Interactions of conjugated linoleic acid and lipoic acid on insulin action in the obese Zucker rat.

The fatty acid conjugated linoleic acid (CLA) and the antioxidant R-(+)-alpha-lipoic acid (R-ALA) individually enhance glucose tolerance and insulin action on skeletal muscle glucose transport in the insulin-resistant obese Zucker rat. To date, no study has assessed the potential interactions between these 2 interventions in treating insulin resistance. The present study was designed to determine whether chronic treatment with CLA and R-ALA in combination would enhance skeletal muscle glucose transport to a greater extent than either intervention individually.

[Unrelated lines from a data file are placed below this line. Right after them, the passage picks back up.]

===== config.mk =====
export PLATFORM = sky130hd
export DESIGN_NAME = rcm_ctrl
export DESIGN_NICKNAME = d
export VERILOG_FILES = /design/src/rcm_pkg.sv /design/src/rcm_ctrl.sv
export VERILOG_INCLUDE_DIRS = /design/src
export SDC_FILE = /design/constraint.sdc
export NUM_CORES = 1
export LEC_CHECK = 0
export BUFFER_PORTS_ARGS = -buffer_cell sky130_fd_sc_hd__buf_2
export CORE_MARGIN = 2
export CORE_UTILIZATION = 45
export CTS_CLUSTER_DIAMETER = 30
export CTS_CLUSTER_SIZE = 16
export DETAILED_ROUTE_END_ITERATION = 8
export PLACE_DENSITY_LB_ADDON = 0.12
export SLEW_MARGIN = 5
export SYNTH_ARGS = -nofsm -noshare
export SYNTH_HDL_FRONTEND = slang
export SYNTH_SLANG_ARGS = --single-unit

===== constraint.sdc =====
create_clock -name CLK -period 6.7 [get_ports CLK]
set_clock_uncertainty 0.05 [all_clocks]
set_input_delay 1.34 -clock CLK [delete_from_list [all_inputs] [get_ports CLK]]
set_output_delay 1.34 -clock CLK [all_outputs]
set_load 0.005 [all_outputs]
<file path="config.mk">
export PLATFORM = sky130hd
export DESIGN_NAME = pbg_ctrl
export DESIGN_NICKNAME = d
export VERILOG_FILES = /design/src/pbg_pkg.sv /design/src/pbg_ctrl.sv
export SDC_FILE = /design/constraint.sdc
export NUM_CORES = 1
export LEC_CHECK = 0
export BUFFER_PORTS_ARGS = -buffer_cell sky130_fd_sc_hd__buf_4
export CAP_MARGIN = 30
export CORE_MARGIN = 5
export CORE_UTILIZATION = 30
export DETAILED_ROUTE_END_ITERATION = 6
export PLACE_DENSITY = 0.47
export SLEW_MARGIN = 15
export SYNTH_ARGS = -nofsm -noshare
export SYNTH_HDL_FRONTEND = slang
export SYNTH_SLANG_ARGS = --single-unit
</file>
<file path="constraint.sdc">
create_clock -name pclk -period 3.2 [get_ports pclk]
set_clock_uncertainty 0.2 [all_clocks]
set_input_delay 0.64 -clock pclk [delete_from_list [all_inputs] [get_ports pclk]]
set_output_delay 0.64 -clock pclk [all_outputs]
set_load 0.05 [all_outputs]
</file>
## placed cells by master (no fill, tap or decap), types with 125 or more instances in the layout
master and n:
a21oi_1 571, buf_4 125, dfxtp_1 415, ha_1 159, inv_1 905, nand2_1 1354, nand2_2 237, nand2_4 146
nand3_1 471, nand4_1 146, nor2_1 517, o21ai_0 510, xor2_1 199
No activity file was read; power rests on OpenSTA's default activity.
===== config.mk =====
export PLATFORM = sky130hd
export DESIGN_NAME = backlight_smbus_register_bank
export DESIGN_NICKNAME = d
export VERILOG_FILES = /design/src/rtl/backlight_smbus_register_bank.v /design/src/rtl/smbus_pin_sync.v
export VERILOG_INCLUDE_DIRS = /design/src /design/src/include
export SDC_FILE = /design/constraint.sdc
export NUM_CORES = 1
export LEC_CHECK = 0
export ABC_AREA = 1
export BUFFER_PORTS_ARGS = -buffer_cell sky130_fd_sc_hd__buf_2
export CORE_ASPECT_RATIO = 0.75
export CORE_UTILIZATION = 58
export CTS_CLUSTER_DIAMETER = 60
export DETAILED_ROUTE_END_ITERATION = 12
export GPL_TIMING_DRIVEN = 0
export HOLD_SLACK_MARGIN = 0.06
export PLACE_DENSITY = 0.81
export SYNTH_ARGS = -nofsm -noshare
export SYNTH_HDL_FRONTEND = slang
export SYNTH_SLANG_ARGS = --single-unit

===== constraint.sdc =====
create_clock -name mclk_i -period 5.1 [get_ports mclk_i]
set_input_delay 1.02 -clock mclk_i [delete_from_list [all_inputs] [get_ports mclk_i]]
set_output_delay 1.02 -clock mclk_i [all_outputs]
set_load 0.005 [all_outputs]

===== src/include/backlight_consts.vh =====
/*
  constants of the backlight register bank: slave address, register
  indices, field positions, reset values and timing figures.
  assumes inclusion by bare name from the rtl files.
*/
`ifndef BACKLIGHT_CONSTS_VH
`define BACKLIGHT_CONSTS_VH

`define ADDR_CLASS_NIBBLE 4'h5
`define ADDR_WRITE_BYTE 8'h58
`define ADDR_READ_BYTE 8'h59

`define IDX_BRIGHTNESS 8'h00
`define IDX_CONTROL 8'h01
`define IDX_STATUS 8'h02
`define IDX_IDENT 8'h03

`define BRIGHTNESS_RESET 8'hFF
`define BRIGHTNESS_MAX 8'hFF
`define CONTROL_RESET 3'h0
`define STATUS_RESET 8'h00

`define CTL_ENABLE_BIT 0
`define CTL_SOURCE_BIT 1
`define CTL_INTERP_BIT 2
`define STATUS_FAULT_BIT 0

`define PANEL_DRIVER_FLAG 1'h1

`define BIT_COUNT_BYTE 4'h8
`define BIT_COUNT_ZERO 4'h0
`define BIT_COUNT_ONE 4'h1

`define CLK_MHZ 100
`define BL_ON_TIME_US 4000
`define DIM_TICK_DIV 100

`endif


===== src/rtl/backlight_smbus_register_bank.v =====
/*
  byte-protocol link slave and register bank of an eight-channel backlight
  controller, with dimming level, duty measurement and enable timing.
  assumes the link pins and the external dimming input are asynchronous;
  fault flags come from protection logic on mclk_i.
*/
// Behaviour
// address byte high nibble must be 0x5, the backlight controller class.
// address byte bit 3 must be one to be recognised.
// bit 0 is direction; accept 0x58 for write, 0x59 for read.
// all registers eight bits, byte protocols only; reserved bits reset zero.
// brightness at index 0 is read/write, 256 steps, resets to 0xFF.
// step 0 gives minimum output, current effectively off.
// steps 1 to 255 map linearly onto duty up to 100 percent.
// brightness writes take effect only in host absolute mode.
// brightness read returns programmed level whatever the source bit.
// value 0xFF gives continuous full duty.
// control bit 0 switches backlight on or off, resets to zero.
// control bit 1 hands brightness to external dimming input, resets zero.
// control bit 2 chooses absolute or percentage, resets zero; rest reserved.
// source bit wins; else interpretation picks absolute or percentage scaling.
// status bit 5 shows two channels shut down.
// status bit 4 shows one channel shut down.
// status bit 3 shows backlight on, not a fault.
// status bit 2 shows input overcurrent.
// status bit 1 shows thermal shutdown.
// status bit 0 is OR of faults; status resets to 0x00.
// identification at index 3 read-only: panel flag, vendor, revision.
// fault bit sticky; cleared by writing low or enable toggle.
// backlight on within 4 ms of enable write; off at once.
// percentage mode: brightness times measured external duty.
// foreign address not acknowledged; data line left released.
`include "backlight_consts.vh"
module backlight_smbus_register_bank #(
  parameter [3:0] VENDOR_CODE = 4'h3, // arbitrary value
  parameter [2:0] SILICON_REV = 3'h0, // arbitrary value
  parameter integer ON_DELAY_CYCLES = `BL_ON_TIME_US * `CLK_MHZ,
  parameter integer DIM_TICK_DIV = `DIM_TICK_DIV
) (
  input wire mclk_i,
  input wire rst_i,
  input wire scl_i,
  input wire sda_i,
  output reg sda_o,
  output reg sda_oe_o,
  input wire external_dimming_input_i,
  input wire two_channels_down_i,
  input wire one_channel_down_i,
  input wire input_overcurrent_flag_i,
  input wire thermal_trip_flag_i,
  output reg backlight_on_o,
  output reg [7:0] dimming_level_o,
  output reg pwm_o
);
  localparam [9:0] ST_IDLE = 10'h001;
  localparam [9:0] ST_ADDR = 10'h002;
  localparam [9:0] ST_ADDR_ACK = 10'h004;
  localparam [9:0] ST_CMD = 10'h008;
  localparam [9:0] ST_CMD_ACK = 10'h010;
  localparam [9:0] ST_WDATA = 10'h020;
  localparam [9:0] ST_WDATA_ACK = 10'h040;
  localparam [9:0] ST_RDATA = 10'h080;
  localparam [9:0] ST_RDATA_ACK = 10'h100;
  localparam [9:0] ST_IGNORE = 10'h200;

  wire sda_s;
  wire dim_s;
  wire scl_rise;
  wire scl_fall;
  wire start_det;
  wire stop_det;

  reg [9:0] state;
  reg [3:0] bit_cnt;
  reg [7:0] rx_shift;
  reg [7:0] tx_shift;
  reg [7:0] reg_index;
  reg read_dir;
  reg [7:0] brightness_step;
  reg backlight_enable;
  reg source_select;
  reg dimming_interpretation_select;
  reg fault_sticky;
  reg backlight_on_indicator;
  reg [31:0] on_cnt;
  reg [15:0] tick_cnt;
  reg tick;
  reg [7:0] win_cnt;
  reg [8:0] high_cnt;
  reg [8:0] duty_meas;
  reg [7:0] pwm_cnt;
  reg wr_stb;
  reg [7:0] wr_data;

  reg [7:0] rd_mux;
  reg [7:0] next_level;
  // toggling the enable or writing the fault bit low both clear it
  wire fault_clear = wr_stb && (((reg_index == `IDX_STATUS) && !wr_data[`STATUS_FAULT_BIT]) ||
    ((reg_index == `IDX_CONTROL) && (wr_data[`CTL_ENABLE_BIT] != backlight_enable)));

  wire fault_any = two_channels_down_i | one_channel_down_i | input_overcurrent_flag_i | thermal_trip_flag_i;
  wire mode_external = source_select;
  wire mode_absolute = ~source_select & dimming_interpretation_select;
  wire addr_match = (rx_shift == `ADDR_WRITE_BYTE) || (rx_shift == `ADDR_READ_BYTE);

  // brightness scaled by a duty measured in 256ths
  function [7:0] scale_by_duty;
    input [7:0] level;
    input [8:0] duty;
    reg [16:0] prod;
    begin
      prod = level * duty;
      scale_by_duty = prod[15:8];
    end
  endfunction

  smbus_pin_sync u_sync (
    .mclk_i(mclk_i),
    .rst_i(rst_i),
    .scl_i(scl_i),
    .sda_i(sda_i),
    .dim_i(external_dimming_input_i),
    .sda_o(sda_s),
    .dim_o(dim_s),
    .scl_rise_o(scl_rise),
    .scl_fall_o(scl_fall),
    .start_o(start_det),
    .stop_o(stop_det)
  );

  always @* begin
    case (reg_index)
      `IDX_BRIGHTNESS: rd_mux = brightness_step;
      `IDX_CONTROL: rd_mux = {5'h00, dimming_interpretation_select, source_select, backlight_enable};
      `IDX_STATUS: rd_mux = {2'h0, two_channels_down_i, one_channel_down_i, backlight_on_indicator,
                             input_overcurrent_flag_i, thermal_trip_flag_i, fault_sticky};
      `IDX_IDENT: rd_mux = {`PANEL_DRIVER_FLAG, VENDOR_CODE, SILICON_REV};
      default: rd_mux = 8'h00;
    endcase
  end

  // link slave; the data line is only ever pulled low, never driven high
  always @(posedge mclk_i or posedge rst_i) begin
    if (rst_i) begin
      state <= ST_IDLE;
      bit_cnt <= 4'h0;
      rx_shift <= 8'h00;
      tx_shift <= 8'h00;
      reg_index <= 8'h00;
      read_dir <= 1'b0;
      sda_o <= 1'b0;
      sda_oe_o <= 1'b0;
      wr_stb <= 1'b0;
      wr_data <= 8'h00;
    end else begin
      wr_stb <= 1'b0;
      sda_o <= 1'b0;
      if (stop_det) begin
        state <= ST_IDLE;
        sda_oe_o <= 1'b0;
      end else if (start_det) begin
        state <= ST_ADDR;
        bit_cnt <= `BIT_COUNT_ZERO;
        sda_oe_o <= 1'b0;
      end else if (scl_rise) begin
        if ((state == ST_ADDR) || (state == ST_CMD) || (state == ST_WDATA)) begin
          rx_shift <= {rx_shift[6:0], sda_s};
          bit_cnt <= bit_cnt + `BIT_COUNT_ONE;
        end else if (state == ST_RDATA) begin
          bit_cnt <= bit_cnt + `BIT_COUNT_ONE;
        end
      end else if (scl_fall) begin
        case (state)
          ST_ADDR: begin
            if (bit_cnt == `BIT_COUNT_BYTE) begin
              if (addr_match) begin
                state <= ST_ADDR_ACK;
                read_dir <= rx_shift[0];
                sda_oe_o <= 1'b1;
              end else begin
                state <= ST_IGNORE;
              end
            end
          end
          ST_ADDR_ACK: begin
            bit_cnt <= `BIT_COUNT_ZERO;
            if (read_dir) begin
              state <= ST_RDATA;
              tx_shift <= rd_mux;
              sda_oe_o <= ~rd_mux[7];
            end else begin
              state <= ST_CMD;
              sda_oe_o <= 1'b0;
            end
          end
          ST_CMD: begin
            if (bit_cnt == `BIT_COUNT_BYTE) begin
              state <= ST_CMD_ACK;
              reg_index <= rx_shift;
              sda_oe_o <= 1'b1;
            end
          end
          ST_CMD_ACK: begin
            state <= ST_WDATA;
            bit_cnt <= `BIT_COUNT_ZERO;
            sda_oe_o <= 1'b0;
          end
          ST_WDATA: begin
            if (bit_cnt == `BIT_COUNT_BYTE) begin
              state <= ST_WDATA_ACK;
              wr_stb <= 1'b1;
              wr_data <= rx_shift;
              sda_oe_o <= 1'b1;
            end
          end
          ST_WDATA_ACK: begin
            state <= ST_IGNORE;
            sda_oe_o <= 1'b0;
          end
          ST_RDATA: begin
            if (bit_cnt == `BIT_COUNT_BYTE) begin
              state <= ST_RDATA_ACK;
              sda_oe_o <= 1'b0;
            end else begin
              tx_shift <= {tx_shift[6:0], 1'b0};
              sda_oe_o <= ~tx_shift[6];
            end
          end
          ST_RDATA_ACK: state <= ST_IGNORE;
          ST_IDLE: state <= ST_IDLE;
          ST_IGNORE: sda_oe_o <= 1'b0;
          default: begin
            state <= ST_IDLE;
            sda_oe_o <= 1'b0;
          end
        endcase
      end
    end
  end

  // register writes and the sticky fault bit
  always @(posedge mclk_i or posedge rst_i) begin
    if (rst_i) begin
      brightness_step <= `BRIGHTNESS_RESET;
      {dimming_interpretation_select, source_select, backlight_enable} <= `CONTROL_RESET;
      fault_sticky <= 1'b0;
    end else begin
      if (wr_stb && (reg_index == `IDX_BRIGHTNESS) && mode_absolute)
        brightness_step <= wr_data;
      if (wr_stb && (reg_index == `IDX_CONTROL)) begin
        backlight_enable <= wr_data[`CTL_ENABLE_BIT];
        source_select <= wr_data[`CTL_SOURCE_BIT];
        dimming_interpretation_select <= wr_data[`CTL_INTERP_BIT];
      end
      // a fault present in the clearing cycle keeps the bit set
      if (fault_any)
        fault_sticky <= 1'b1;
      else if (fault_clear)
        fault_sticky <= 1'b0;
    end
  end

  // enable delay: on after the full wait, off on the next edge
  always @(posedge mclk_i or posedge rst_i) begin
    if (rst_i) begin
      on_cnt <= 32'h00000000;
      backlight_on_indicator <= 1'b0;
      backlight_on_o <= 1'b0;
    end else begin
      if (!backlight_enable) begin
        on_cnt <= 32'h00000000;
        backlight_on_indicator <= 1'b0;
      end else if (!backlight_on_indicator) begin
        if (on_cnt >= ON_DELAY_CYCLES - 1)
          backlight_on_indicator <= 1'b1;
        else
          on_cnt <= on_cnt + 32'h00000001;
      end
      backlight_on_o <= backlight_on_indicator & backlight_enable;
    end
  end

  // dimming timebase, external duty measured over 256 ticks
  always @(posedge mclk_i or posedge rst_i) begin
    if (rst_i) begin
      tick_cnt <= 16'h0000;
      tick <= 1'b0;
      win_cnt <= 8'h00;
      high_cnt <= 9'h000;
      duty_meas <= 9'h000;
      pwm_cnt <= 8'h00;
    end else begin
      tick <= (tick_cnt == DIM_TICK_DIV - 1);
      if (tick_cnt == DIM_TICK_DIV - 1)
        tick_cnt <= 16'h0000;
      else
        tick_cnt <= tick_cnt + 16'h0001;
      if (tick) begin
        pwm_cnt <= pwm_cnt + 8'h01;
        win_cnt <= win_cnt + 8'h01;
        if (win_cnt == 8'hFF) begin
          duty_meas <= high_cnt + {8'h00, dim_s};
          high_cnt <= 9'h000;
        end else begin
          high_cnt <= high_cnt + {8'h00, dim_s};
        end
      end
    end
  end

  always @* begin
    if (mode_external)
      next_level = scale_by_duty(`BRIGHTNESS_MAX, duty_meas);
    else if (mode_absolute)
      next_level = brightness_step;
    else
      next_level = scale_by_duty(brightness_step, duty_meas);
  end

  // level 0 never drives, 0xFF always drives while the backlight is on
  always @(posedge mclk_i or posedge rst_i) begin
    if (rst_i) begin
      dimming_level_o <= 8'h00;
      pwm_o <= 1'b0;
    end else begin
      dimming_level_o <= next_level;
      if (!backlight_on_indicator || !backlight_enable)
        pwm_o <= 1'b0;
      else if (next_level == `BRIGHTNESS_MAX)
        pwm_o <= 1'b1;
      else
        pwm_o <= (pwm_cnt < next_level);
    end
  end
endmodule // backlight_smbus_register_bank


===== src/rtl/smbus_pin_sync.v =====
/*
  two-flop synchronisers for the link pins and the external dimming input,
  with edge, start and stop detection on the synchronised link levels.
  assumes all inputs are asynchronous to mclk_i.
*/
module smbus_pin_sync (
  input wire mclk_i,
  input wire rst_i,
  input wire scl_i,
  input wire sda_i,
  input wire dim_i,
  output reg sda_o,
  output reg dim_o,
  output reg scl_rise_o,
  output reg scl_fall_o,
  output reg start_o,
  output reg stop_o
);
  reg scl_meta;
  reg sda_meta;
  reg dim_meta;
  reg scl_s;
  reg sda_s;
  reg scl_d;
  reg sda_d;

  always @(posedge mclk_i or posedge rst_i) begin
    if (rst_i) begin
      scl_meta <= 1'b1;
      sda_meta <= 1'b1;
      dim_meta <= 1'b0;
      scl_s <= 1'b1;
      sda_s <= 1'b1;
      dim_o <= 1'b0;
      scl_d <= 1'b1;
      sda_d <= 1'b1;
      sda_o <= 1'b1;
      scl_rise_o <= 1'b0;
      scl_fall_o <= 1'b0;
      start_o <= 1'b0;
      stop_o <= 1'b0;
    end else begin
      scl_meta <= scl_i;
      sda_meta <= sda_i;
      dim_meta <= dim_i;
      scl_s <= scl_meta;
      sda_s <= sda_meta;
      dim_o <= dim_meta;
      scl_d <= scl_s;
      sda_d <= sda_s;
      sda_o <= sda_s;
      scl_rise_o <= scl_s & ~scl_d;
      scl_fall_o <= ~scl_s & scl_d;
      // data moving while the clock is high frames a transfer
      start_o <= scl_s & scl_d & sda_d & ~sda_s;
      stop_o <= scl_s & scl_d & ~sda_d & sda_s;
    end
  end
endmodule // smbus_pin_sync


Word-level counts from Yosys, hierarchy flattened
Index checks and enable logic that the tools add are counted.
Word-level totals
  output and inout bits: 12
  bits of input ports: 9
  register bits after elaboration: 166
  logic and storage cells: 188
Cells by class
  bitwise gates (word level): 22
  $mul: 2
  equal/unequal tests: 34
  $lt $le $gt $ge: 2
  muxes and demuxes: 51
  $add $sub $neg: 6
  reduce and logical (&&, ||, !) cells: 34
Operators by type and width (number)
  2-to-1 mux 32 bit: 3
  2-to-1 mux 10 bit: 9
  case mux 10 bit (8 select lines): 1
  adder 32 x 1 -> 32 bit (second input constant): 1
  greater-or-equal comparator 32 x 19 -> 1 bit (second input constant): 1
  case mux 8 bit (4 select lines): 1
  2-to-1 mux 4 bit: 6
  2-to-1 mux 8 bit: 3
  2-to-1 mux 1 bit: 22
  AND reduction 7 bit: 3
  inequality test 4 x 1 -> 1 bit (second input constant): 5
  AND reduction 6 bit: 3
  adder 16 x 1 -> 16 bit (second input constant): 1
  adder 8 x 1 -> 8 bit (second input constant): 2
  equality test 16 x 7 -> 1 bit (second input constant): 1
  equality test 8 x 2 -> 1 bit (second input constant): 2
  equality test 8 x 7 -> 1 bit (second input constant): 2
  equality test 8 bit (second input constant): 2
  multiplier 8 x 9 -> 16 bit: 1
  multiplier 8 x 9 -> 16 bit (first input constant): 1
  2-to-1 mux 16 bit: 1
  2-to-1 mux 7 bit: 2
  case mux 7 bit (2 select lines): 1
  equality test 10 x 1 -> 1 bit (second input constant): 1
  other kinds (34): 76

Depth between registers and ports, before layout
Gate-level depths: netlist of run 1.
  depth after elaboration: 9
  mapped depth: 32
  gate-level depth less buffers: 31

By module
From an unflattened synthesis of run 1, not the netlist that was laid out.
Unflattened totals
  cell total of the unflattened synthesis: 1508
  area, all modules: 12040.3 um2
Modules (own cells, without submodules)
  backlight_smbus_register_bank: instances 1, cells each 1484, seq. area each 3865.0 um2, area each 11687.5 um2
  smbus_pin_sync: instances 1, cells each 24, seq. area each 307.8 um2, area each 352.8 um2

Worst setup path after synthesis of run 1
No wires, ideal clock.
  path kind: reg2reg
  from: register duty_meas[4]
  to: register pwm_o
  path buffers: 1
  stages on the path, launching flop included: 28
  data required time: 5.023 ns
  arrival: 4.855 ns
  path slack: 0.168 ns
  period minus slack after synthesis: 4.932 ns
  library setup time: 0.077 ns
  cells stage by stage: dfrtp_1 > clkbuf_1 > inv_1 > fa_1 > fa_1 > inv_1 > fa_1 > inv_1 > fa_1 > inv_1 > ha_1 > nand2_1 > inv_1 > a21oi_1 > nand2_1 > nand2_1 > nand2_1 > nand2_1 > nand3_1 > nand3_1 > nand2_1 > ha_1 > a21o_1 > nand4_1 > nand2_1 > inv_1 > nand2_1 > a21oi_1
Between the ends
  word-level cells in the longest chain between the ends: 6
  elaborated cells on any way between the ends: 8
  classes of those cells: mul: 2; order compare: 1; eq/ne: 1; mux: 4
Ends and longest elaborated chain
  start: declaration: RTL line backlight_smbus_register_bank.v:90  | reg [8:0] duty_meas;
  start signal: assignment: RTL line backlight_smbus_register_bank.v:302  | duty_meas <= high_cnt + {8'h00, dim_s};
  multiplier 8 x 9 -> 16 bit: RTL line backlight_smbus_register_bank.v:112  | prod = level * duty;
  2-to-1 mux 8 bit: RTL line backlight_smbus_register_bank.v:314  | else if (mode_absolute)
  2-to-1 mux 8 bit (*): RTL line backlight_smbus_register_bank.v:312  | if (mode_external)
  < comparator 8 bit or equality test 8 bit (tied branches)
  2-to-1 mux 1 bit (*): RTL line backlight_smbus_register_bank.v:329  | else if (next_level == `BRIGHTNESS_MAX)
  2-to-1 mux 1 bit (*): RTL line backlight_smbus_register_bank.v:327  | if (!backlight_on_indicator || !backlight_enable)
  end signal: assignment: RTL line backlight_smbus_register_bank.v:332  | pwm_o <= (pwm_cnt < next_level);
  end: declaration: RTL line backlight_smbus_register_bank.v:53  | output reg pwm_o
Every way passes the cells marked *; elsewhere a longest branch is shown, timed or not.
A chain may end at the register's enable or synchronous reset.

Worst setup path after layout of run 1
  from: register duty_meas[7]
  to: register pwm_o
Between the ends
  word-level cells in the longest chain between the ends: 6
  elaborated cells on any way between the ends: 8
  classes of those cells: mul: 2; order compare: 1; eq/ne: 1; mux: 4
Ends and longest elaborated chain
  multiplier 8 x 9 -> 16 bit: RTL line backlight_smbus_register_bank.v:112
  2-to-1 mux 8 bit: RTL line backlight_smbus_register_bank.v:314
  2-to-1 mux 8 bit (*): RTL line backlight_smbus_register_bank.v:312
  via next_level[4]: RTL line backlight_smbus_register_bank.v:96  | reg [7:0] next_level;
  < comparator 8 bit or equality test 8 bit (tied branches)
  2-to-1 mux 1 bit (*): RTL line backlight_smbus_register_bank.v:329
  2-to-1 mux 1 bit (*): RTL line backlight_smbus_register_bank.v:327
The timed path passes the listed nets; every way through them passes the cells marked *.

CLA, R-ALA, or a combination treatment of R-ALA and CLA were administered to female obese Zucker rats for 20 days at low or high doses. Whereas low-dose R-ALA (10 mg/kg body weight) alone did not alter muscle glucose transport, low-dose CLA (0.3 g/kg) induced a significant increase (38%, P <.05) in insulin-mediated glucose transport in epitrochlearis, but not in soleus. Low-dose combination therapy brought about the greatest enhancement of insulin-mediated glucose transport in epitrochlearis (77%) and soleus (54%), with the latter effect being associated with a 50% reduction in protein carbonyls (an index of tissue oxidative stress) and a 33% diminution in muscle triglycerides. High-dose treatments with CLA (1.5 g/kg), R-ALA (50 mg/kg), and the combination of CLA and R-ALA elicited increases in insulin-mediated glucose transport in epitrochlearis (57%, 58%, and 77%) and soleus (32%, 35%, and 54%). However, whereas the individual high-dose treatments with CLA and R-ALA reduced protein carbonyls (63% and 49%) and triglycerides (29% and 28%) in soleus, no further reductions were observed with the high-dose combination treatment groups. These findings support a significant interaction between low doses of CLA and R-ALA for enhancement of insulin action on skeletal muscle glucose transport, possibly via reductions in muscle oxidative stress and in lipid storage.